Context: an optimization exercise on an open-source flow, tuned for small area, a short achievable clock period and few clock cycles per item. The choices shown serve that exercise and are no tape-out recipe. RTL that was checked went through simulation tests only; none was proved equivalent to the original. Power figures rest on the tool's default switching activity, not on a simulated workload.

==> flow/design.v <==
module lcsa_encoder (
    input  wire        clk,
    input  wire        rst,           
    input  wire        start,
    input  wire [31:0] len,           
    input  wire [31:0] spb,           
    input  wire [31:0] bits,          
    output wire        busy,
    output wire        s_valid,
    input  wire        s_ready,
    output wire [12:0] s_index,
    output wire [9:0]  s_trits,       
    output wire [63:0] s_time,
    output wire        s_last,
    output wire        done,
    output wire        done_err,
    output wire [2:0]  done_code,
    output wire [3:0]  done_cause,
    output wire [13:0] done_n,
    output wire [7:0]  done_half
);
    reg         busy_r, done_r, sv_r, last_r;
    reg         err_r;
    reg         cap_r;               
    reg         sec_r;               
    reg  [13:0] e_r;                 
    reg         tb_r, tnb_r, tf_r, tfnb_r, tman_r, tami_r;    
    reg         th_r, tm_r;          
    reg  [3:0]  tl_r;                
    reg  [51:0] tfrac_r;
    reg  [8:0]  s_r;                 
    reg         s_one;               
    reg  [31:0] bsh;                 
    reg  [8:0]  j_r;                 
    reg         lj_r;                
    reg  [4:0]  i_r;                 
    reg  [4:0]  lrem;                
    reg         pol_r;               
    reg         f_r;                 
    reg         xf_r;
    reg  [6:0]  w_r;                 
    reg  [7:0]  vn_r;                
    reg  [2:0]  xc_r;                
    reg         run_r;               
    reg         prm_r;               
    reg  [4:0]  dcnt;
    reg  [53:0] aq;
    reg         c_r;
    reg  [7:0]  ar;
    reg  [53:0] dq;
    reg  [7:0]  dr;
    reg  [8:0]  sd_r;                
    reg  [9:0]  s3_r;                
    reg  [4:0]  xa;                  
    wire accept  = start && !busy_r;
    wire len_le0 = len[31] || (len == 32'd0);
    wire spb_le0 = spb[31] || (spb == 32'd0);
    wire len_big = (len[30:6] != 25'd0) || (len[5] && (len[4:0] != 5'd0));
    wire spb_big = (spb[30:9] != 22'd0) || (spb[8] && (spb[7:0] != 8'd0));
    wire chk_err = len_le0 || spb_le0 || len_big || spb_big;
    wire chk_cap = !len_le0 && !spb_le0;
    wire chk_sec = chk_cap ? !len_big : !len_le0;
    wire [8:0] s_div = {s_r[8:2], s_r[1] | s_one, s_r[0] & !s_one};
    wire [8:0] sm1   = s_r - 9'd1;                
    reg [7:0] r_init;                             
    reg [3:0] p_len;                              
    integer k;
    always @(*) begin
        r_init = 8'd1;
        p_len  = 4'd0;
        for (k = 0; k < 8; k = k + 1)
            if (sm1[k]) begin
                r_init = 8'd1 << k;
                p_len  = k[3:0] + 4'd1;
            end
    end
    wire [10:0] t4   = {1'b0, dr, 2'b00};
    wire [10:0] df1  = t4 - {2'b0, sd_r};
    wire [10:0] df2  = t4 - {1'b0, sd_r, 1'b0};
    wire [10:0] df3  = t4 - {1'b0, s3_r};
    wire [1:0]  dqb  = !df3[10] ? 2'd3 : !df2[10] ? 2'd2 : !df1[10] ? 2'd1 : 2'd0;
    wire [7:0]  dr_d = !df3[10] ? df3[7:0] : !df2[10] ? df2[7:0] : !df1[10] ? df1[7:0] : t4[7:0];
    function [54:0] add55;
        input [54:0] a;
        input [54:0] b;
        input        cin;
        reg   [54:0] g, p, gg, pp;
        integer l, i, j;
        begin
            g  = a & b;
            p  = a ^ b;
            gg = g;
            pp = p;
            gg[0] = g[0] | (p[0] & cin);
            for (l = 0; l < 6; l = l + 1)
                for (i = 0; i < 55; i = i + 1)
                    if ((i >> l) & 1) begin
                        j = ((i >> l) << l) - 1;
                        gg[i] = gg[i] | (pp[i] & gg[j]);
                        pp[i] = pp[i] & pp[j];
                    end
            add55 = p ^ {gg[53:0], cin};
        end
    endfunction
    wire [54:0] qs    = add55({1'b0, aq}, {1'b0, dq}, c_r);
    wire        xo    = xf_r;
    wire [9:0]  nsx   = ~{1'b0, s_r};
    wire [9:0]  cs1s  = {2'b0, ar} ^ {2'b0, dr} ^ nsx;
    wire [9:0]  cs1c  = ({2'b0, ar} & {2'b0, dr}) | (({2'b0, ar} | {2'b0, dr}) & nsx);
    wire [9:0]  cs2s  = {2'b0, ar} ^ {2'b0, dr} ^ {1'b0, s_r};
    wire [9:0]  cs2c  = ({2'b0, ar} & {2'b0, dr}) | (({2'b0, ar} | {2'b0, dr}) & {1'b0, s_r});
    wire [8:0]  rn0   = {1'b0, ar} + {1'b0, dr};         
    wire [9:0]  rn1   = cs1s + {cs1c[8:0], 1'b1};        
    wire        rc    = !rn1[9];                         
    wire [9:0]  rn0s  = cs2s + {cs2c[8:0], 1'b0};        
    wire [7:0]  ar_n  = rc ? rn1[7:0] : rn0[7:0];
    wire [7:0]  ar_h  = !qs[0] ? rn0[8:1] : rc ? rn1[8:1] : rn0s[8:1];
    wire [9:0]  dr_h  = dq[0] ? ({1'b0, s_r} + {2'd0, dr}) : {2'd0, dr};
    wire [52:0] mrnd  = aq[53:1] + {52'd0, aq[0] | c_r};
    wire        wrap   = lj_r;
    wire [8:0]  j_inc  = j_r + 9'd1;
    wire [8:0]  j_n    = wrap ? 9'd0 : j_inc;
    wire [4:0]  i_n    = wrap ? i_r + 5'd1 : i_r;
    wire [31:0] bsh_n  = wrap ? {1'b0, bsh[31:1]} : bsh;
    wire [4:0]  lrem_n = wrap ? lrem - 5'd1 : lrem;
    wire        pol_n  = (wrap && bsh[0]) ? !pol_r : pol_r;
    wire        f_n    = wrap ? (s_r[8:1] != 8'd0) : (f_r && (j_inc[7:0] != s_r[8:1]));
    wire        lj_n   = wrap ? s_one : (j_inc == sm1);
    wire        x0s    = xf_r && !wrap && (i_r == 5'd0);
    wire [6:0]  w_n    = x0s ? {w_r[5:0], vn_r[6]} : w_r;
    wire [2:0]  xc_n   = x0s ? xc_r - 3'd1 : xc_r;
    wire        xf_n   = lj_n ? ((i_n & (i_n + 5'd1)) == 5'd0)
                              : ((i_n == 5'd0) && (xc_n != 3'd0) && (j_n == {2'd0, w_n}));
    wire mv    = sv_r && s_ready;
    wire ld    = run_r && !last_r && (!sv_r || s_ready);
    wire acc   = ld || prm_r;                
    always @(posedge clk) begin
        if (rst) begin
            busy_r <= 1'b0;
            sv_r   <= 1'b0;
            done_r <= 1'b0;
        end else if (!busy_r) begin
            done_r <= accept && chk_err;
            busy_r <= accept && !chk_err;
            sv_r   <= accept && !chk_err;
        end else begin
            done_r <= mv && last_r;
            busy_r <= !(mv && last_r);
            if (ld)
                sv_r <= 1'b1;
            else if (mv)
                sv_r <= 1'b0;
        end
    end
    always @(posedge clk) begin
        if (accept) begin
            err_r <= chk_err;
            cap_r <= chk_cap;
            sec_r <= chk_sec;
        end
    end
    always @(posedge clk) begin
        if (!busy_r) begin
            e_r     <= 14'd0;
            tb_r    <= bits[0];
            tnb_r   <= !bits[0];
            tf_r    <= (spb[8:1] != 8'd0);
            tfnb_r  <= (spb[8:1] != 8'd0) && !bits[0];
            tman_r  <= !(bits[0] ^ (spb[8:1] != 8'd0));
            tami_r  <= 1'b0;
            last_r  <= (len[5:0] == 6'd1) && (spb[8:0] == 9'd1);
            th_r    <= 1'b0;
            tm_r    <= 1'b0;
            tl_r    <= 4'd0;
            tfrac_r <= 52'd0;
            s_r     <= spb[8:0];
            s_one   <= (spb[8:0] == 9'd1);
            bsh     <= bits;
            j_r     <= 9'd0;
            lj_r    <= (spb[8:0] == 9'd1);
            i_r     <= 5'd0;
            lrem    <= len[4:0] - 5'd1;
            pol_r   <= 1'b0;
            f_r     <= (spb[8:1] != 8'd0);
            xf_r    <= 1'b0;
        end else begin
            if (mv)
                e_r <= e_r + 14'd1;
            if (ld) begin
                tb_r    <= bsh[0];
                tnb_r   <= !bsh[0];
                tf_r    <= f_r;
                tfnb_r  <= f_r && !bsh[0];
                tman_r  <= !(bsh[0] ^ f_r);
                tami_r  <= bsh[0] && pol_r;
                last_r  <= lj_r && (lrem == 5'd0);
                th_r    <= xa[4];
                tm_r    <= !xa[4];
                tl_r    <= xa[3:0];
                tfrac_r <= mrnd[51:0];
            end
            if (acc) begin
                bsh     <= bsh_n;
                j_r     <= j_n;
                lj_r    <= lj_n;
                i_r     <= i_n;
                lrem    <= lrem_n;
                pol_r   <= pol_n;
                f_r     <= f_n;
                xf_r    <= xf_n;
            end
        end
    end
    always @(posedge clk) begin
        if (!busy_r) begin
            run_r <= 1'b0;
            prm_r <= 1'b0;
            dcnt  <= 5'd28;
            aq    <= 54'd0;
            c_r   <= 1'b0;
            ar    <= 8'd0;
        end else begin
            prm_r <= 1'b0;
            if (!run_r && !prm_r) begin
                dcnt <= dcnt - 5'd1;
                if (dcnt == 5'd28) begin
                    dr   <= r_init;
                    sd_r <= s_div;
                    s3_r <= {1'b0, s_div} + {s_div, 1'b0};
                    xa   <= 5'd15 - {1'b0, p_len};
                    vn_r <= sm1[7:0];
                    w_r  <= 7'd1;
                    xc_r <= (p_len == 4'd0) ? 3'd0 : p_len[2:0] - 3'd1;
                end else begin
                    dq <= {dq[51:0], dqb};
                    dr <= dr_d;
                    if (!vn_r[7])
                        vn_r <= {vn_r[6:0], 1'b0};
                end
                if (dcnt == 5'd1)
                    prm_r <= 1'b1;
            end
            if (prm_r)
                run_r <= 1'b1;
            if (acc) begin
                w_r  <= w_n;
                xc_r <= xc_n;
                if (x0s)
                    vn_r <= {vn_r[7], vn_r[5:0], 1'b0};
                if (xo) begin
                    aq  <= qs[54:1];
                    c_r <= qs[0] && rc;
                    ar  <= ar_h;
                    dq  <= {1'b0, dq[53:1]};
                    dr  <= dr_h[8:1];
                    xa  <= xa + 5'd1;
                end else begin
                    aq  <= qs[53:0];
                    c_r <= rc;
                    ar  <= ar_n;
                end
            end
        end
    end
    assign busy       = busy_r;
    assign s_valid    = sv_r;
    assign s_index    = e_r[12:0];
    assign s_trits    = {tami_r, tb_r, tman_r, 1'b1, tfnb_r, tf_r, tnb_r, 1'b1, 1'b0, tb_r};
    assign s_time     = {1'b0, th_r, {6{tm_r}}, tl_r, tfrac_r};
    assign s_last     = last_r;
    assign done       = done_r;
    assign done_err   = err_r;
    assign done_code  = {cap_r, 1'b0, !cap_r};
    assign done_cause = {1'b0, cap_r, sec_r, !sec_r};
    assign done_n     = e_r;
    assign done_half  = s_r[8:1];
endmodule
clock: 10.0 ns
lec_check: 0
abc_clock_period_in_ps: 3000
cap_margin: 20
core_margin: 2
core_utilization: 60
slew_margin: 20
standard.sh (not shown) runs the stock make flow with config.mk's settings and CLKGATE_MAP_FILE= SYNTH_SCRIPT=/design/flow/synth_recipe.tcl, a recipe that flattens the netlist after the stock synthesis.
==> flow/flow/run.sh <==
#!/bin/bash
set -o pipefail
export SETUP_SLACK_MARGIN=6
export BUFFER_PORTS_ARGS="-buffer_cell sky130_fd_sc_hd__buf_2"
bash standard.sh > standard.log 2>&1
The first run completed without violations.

________________________________________

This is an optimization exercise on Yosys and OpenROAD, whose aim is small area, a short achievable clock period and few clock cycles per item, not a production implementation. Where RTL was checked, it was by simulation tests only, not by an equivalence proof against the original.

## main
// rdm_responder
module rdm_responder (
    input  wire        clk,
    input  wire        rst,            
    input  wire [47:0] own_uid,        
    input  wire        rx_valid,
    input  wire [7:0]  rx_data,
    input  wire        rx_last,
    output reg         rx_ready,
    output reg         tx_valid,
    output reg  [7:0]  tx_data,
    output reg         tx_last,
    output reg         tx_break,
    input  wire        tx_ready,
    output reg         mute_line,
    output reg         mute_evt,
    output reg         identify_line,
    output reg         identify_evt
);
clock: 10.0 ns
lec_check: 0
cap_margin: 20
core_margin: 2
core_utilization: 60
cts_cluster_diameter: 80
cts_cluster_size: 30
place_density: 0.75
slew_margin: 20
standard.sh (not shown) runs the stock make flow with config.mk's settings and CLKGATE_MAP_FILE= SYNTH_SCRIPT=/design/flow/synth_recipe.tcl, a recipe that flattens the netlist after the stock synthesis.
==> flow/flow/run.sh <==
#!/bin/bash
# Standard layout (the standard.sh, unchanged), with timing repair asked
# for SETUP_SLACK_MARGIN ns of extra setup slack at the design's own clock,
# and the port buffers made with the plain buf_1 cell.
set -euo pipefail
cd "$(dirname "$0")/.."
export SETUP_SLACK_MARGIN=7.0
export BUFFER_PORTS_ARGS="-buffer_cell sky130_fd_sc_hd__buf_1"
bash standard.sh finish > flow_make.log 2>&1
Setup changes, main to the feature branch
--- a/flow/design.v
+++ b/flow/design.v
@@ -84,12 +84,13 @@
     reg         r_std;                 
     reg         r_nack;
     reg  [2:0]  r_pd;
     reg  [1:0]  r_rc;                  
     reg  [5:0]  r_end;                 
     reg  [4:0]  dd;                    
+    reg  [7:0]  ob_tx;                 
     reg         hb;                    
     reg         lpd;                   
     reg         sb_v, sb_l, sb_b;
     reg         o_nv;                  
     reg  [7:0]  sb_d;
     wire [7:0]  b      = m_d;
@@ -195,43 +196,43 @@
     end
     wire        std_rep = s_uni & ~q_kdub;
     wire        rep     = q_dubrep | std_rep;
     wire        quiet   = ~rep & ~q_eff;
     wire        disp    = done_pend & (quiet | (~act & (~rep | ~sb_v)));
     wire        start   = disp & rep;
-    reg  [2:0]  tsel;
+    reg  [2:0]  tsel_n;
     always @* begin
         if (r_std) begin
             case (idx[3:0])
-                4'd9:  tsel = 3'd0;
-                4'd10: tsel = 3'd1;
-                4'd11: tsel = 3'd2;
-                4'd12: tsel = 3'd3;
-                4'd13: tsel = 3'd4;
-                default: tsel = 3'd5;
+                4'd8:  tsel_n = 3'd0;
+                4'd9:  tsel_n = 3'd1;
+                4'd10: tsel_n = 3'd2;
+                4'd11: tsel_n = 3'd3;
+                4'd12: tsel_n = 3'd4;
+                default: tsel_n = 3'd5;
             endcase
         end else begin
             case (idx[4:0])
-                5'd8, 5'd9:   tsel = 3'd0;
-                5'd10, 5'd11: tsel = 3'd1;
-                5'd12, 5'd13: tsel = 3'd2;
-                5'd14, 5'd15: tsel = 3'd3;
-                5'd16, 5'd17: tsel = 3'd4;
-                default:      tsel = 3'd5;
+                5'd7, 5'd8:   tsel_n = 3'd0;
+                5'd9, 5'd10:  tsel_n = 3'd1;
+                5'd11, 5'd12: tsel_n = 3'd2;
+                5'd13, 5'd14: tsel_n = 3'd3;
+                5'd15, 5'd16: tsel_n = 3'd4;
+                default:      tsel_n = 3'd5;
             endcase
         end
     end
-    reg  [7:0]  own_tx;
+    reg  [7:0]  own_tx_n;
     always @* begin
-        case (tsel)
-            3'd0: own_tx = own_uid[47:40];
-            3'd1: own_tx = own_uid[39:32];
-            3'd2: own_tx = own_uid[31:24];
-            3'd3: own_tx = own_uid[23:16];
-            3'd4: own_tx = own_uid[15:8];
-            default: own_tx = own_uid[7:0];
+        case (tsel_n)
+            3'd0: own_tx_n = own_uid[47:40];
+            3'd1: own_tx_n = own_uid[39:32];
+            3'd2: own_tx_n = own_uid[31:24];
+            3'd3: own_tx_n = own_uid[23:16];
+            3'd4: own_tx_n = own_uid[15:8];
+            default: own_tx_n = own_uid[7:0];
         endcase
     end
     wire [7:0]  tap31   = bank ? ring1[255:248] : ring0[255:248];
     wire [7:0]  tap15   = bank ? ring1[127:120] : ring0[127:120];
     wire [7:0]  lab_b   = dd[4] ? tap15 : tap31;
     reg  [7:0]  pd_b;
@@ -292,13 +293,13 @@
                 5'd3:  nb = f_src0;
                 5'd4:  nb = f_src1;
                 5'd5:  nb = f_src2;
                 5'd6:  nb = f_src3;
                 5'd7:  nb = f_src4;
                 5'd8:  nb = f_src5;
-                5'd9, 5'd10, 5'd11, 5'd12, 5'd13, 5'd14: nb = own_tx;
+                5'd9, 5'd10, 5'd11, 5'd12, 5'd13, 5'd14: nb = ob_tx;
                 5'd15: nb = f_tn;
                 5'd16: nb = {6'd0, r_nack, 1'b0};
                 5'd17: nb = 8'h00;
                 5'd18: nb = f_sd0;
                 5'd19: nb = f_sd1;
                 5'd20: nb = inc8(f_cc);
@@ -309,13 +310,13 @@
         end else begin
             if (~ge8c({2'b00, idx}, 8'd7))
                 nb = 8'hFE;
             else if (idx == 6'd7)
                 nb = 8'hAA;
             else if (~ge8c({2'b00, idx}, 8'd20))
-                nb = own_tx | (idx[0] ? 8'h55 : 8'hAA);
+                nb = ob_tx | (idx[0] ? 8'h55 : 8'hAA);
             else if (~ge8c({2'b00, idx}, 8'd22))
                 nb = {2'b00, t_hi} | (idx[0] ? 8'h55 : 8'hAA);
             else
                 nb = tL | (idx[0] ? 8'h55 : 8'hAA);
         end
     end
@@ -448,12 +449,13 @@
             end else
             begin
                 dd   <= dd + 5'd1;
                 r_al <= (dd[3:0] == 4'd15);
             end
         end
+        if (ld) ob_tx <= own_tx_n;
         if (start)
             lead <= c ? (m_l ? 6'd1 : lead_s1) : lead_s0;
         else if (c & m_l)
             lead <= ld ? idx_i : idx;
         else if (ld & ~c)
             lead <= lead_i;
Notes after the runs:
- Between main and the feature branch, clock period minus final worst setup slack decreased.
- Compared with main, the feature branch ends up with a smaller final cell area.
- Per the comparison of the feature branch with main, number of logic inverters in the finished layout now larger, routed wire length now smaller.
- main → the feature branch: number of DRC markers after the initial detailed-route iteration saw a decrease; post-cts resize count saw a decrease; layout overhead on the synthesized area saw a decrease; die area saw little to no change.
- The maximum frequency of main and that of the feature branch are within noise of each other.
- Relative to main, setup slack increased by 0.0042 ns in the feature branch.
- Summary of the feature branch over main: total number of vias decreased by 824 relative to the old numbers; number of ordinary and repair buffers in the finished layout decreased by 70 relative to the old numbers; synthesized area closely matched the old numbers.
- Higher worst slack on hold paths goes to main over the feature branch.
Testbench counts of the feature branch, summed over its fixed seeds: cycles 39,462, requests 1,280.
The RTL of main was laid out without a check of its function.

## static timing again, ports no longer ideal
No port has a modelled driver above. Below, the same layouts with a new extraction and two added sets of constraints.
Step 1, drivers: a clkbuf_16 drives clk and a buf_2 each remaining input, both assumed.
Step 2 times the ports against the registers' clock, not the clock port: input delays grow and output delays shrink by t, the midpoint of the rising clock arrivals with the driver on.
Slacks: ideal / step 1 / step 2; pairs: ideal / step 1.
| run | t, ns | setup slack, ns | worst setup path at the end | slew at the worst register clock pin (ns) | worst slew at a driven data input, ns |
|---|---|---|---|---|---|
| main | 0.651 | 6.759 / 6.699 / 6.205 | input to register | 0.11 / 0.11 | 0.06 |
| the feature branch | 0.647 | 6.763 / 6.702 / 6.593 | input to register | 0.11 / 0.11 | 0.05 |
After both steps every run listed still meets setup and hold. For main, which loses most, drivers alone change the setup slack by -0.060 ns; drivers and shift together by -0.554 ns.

________________________________________

EXERCISE DETAILS: Search the records for the word "quiet" and copy out every line that holds it.

EXERCISE OUTPUT:
     wire        quiet   = ~rep & ~q_eff;
     wire        disp    = done_pend & (quiet | (~act & (~rep | ~sb_v)));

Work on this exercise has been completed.